Emotions

Being Thankful in All Circumstances

How one woman trusts in God's sovereignty.

Hayley Newsom

When I returned home from 2 years in the Eastern European country of Slovenia, I struggled with God for answers.

Although I knew He had called me there, He allowed circumstances that required me to leave.

Slovenia had become my home, and I dreamed of a future there. I felt confused and thought my prayers were going unanswered.

I grieved for the Slovenian people, and I felt heartbroken that God had taken me away from a county He'd helped me love. Leaving Slovenia, I had the feeling of a door slamming in my face.

In prayer, I cried until I was out of words. When God still gave no answers, I was tempted in His silence to doubt His love for me. I couldn't see His care over the things I believed He said were good. The rich fellowship I'd enjoyed with Him began to taste bitter.
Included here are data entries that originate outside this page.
What follows belongs to an exercise in optimizing a design on an open flow for small area, a short achievable clock period and few clock cycles per item; a production flow would make more cautious choices.
Function was not checked in any run shown here: the RTL went through the layout flow alone.
Power and IR drop assume default switching activity.

$ cat flow/run.sh
#!/bin/bash
# Standard layout, except: plain buf_1 cells as the port buffers, and a clock
# tree of clkbuf_4/clkbuf_8 cells under a clkbuf_16 root, without dummy loads.
export BUFFER_PORTS_ARGS="-buffer_cell sky130_fd_sc_hd__buf_1"
export CTS_ARGS="-sink_clustering_enable -repair_clock_nets -dont_use_dummy_load -root_buf sky130_fd_sc_hd__clkbuf_16 -buf_list \"sky130_fd_sc_hd__clkbuf_4 sky130_fd_sc_hd__clkbuf_8\""
bash standard.sh > standard.log 2>&1
$ cat standard.sh
#!/bin/bash
# synth_recipe.tcl (not shown) runs the flow's synth.tcl, then flattens the netlist and writes it again
# the make line also repeats each setting of config.mk as NAME=value (left out here)
make -C /OpenROAD-flow-scripts/flow DESIGN_CONFIG=/design/flow/config.mk WORK_HOME=/design/flow/orfs CLKGATE_MAP_FILE= SYNTH_SCRIPT=/design/flow/synth_recipe.tcl "${@:-finish}"
$ cat config.mk
export PLATFORM = sky130hd
export DESIGN_NAME = booth_multiplier
export DESIGN_NICKNAME = booth_multiplier
export VERILOG_FILES = /design/flow/design.v
export SDC_FILE = /design/flow/constraint.sdc
export NUM_CORES = 4
export LEC_CHECK = 0
export CAP_MARGIN = 20
export CORE_MARGIN = 2
export CORE_UTILIZATION = 40
export PLACE_DENSITY = 0.75
export SETUP_SLACK_MARGIN = 1.8
export SLEW_MARGIN = 20
export SYNTH_HIERARCHICAL = 1
export SYNTH_MINIMUM_KEEP_SIZE = 0
$ cat constraint.sdc
create_clock -name core_clock -period 5.0 [get_ports {clk}]
set_input_delay 1.0000 -clock core_clock [delete_from_list [all_inputs] [get_ports {clk}]]
set_output_delay 1.0000 -clock core_clock [all_outputs]
set_load 0.01 [all_outputs]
My friend Jodi asked me if I'd been able to be thankful.

I thanked God every day, I told her. I thanked Him for my family and the obvious blessings He'd given me.

But Jodi meant that I needed to look my circumstances squarely in the face and give God thanks in them, by faith.

Talking over the phone, she reminded me of something Bill Bright, co-founder of Cru, had written: "The best way to demonstrate faith is to say 'thank You.'"

Bill Bright was challenging believers to obey God's command in 1 Thessalonians 5:16-18: "Be joyful always; pray continually; give thanks in all circumstances, for this is God's will for you in Christ Jesus" (New International Version).

Up to this point, I had expected thankfulness to come after I had renewed peace with God, not before.

And I hadn't seen anything to be thankful for in my circumstances, so asking me to give thanks within the disappointment seemed too much.

Then Jodi told me her story of giving God thanks.

Deciding to find a smaller place, her parents had sold the farm that had been her childhood home. They'd had years of Thanksgivings and Christmases there, and Jodi's dad had worked to make it a beautiful place.

When Jodi was home in Iowa for summer furlough, she had to drive past the old farm a lot. In her sadness, she'd turn her eyes away every time she'd passed.

Then one day she decided to look at it and just give God thanks, even when she didn't feel like it. She knew God was calling her to be thankful, not necessarily for the circumstances, but rather in spite of the circumstances.

As Jodi drove by and thanked God, she felt relief from the sadness. As she continued, God showed her things she could be thankful for, such as the way He'd provided a new place for them, and all those wonderful years at the farm.

Jodi's story helped me understand that I could choose to act upon what I know is true about God and be obedient by giving Him thanks, whether or not God showed me things about the circumstances I could be thankful for.

He also showed me that holding back thanks in all circumstances -- even this -- was pulling life out of my fellowship with God.

Giving thanks in all circumstances doesn't feel logical, and it sometimes defies the emotions of anger or fear.

Thanking God was going to cost my pride -- the pride that allowed me to think God owed me answers. More than I wanted answers, I wanted my joy and peace restored.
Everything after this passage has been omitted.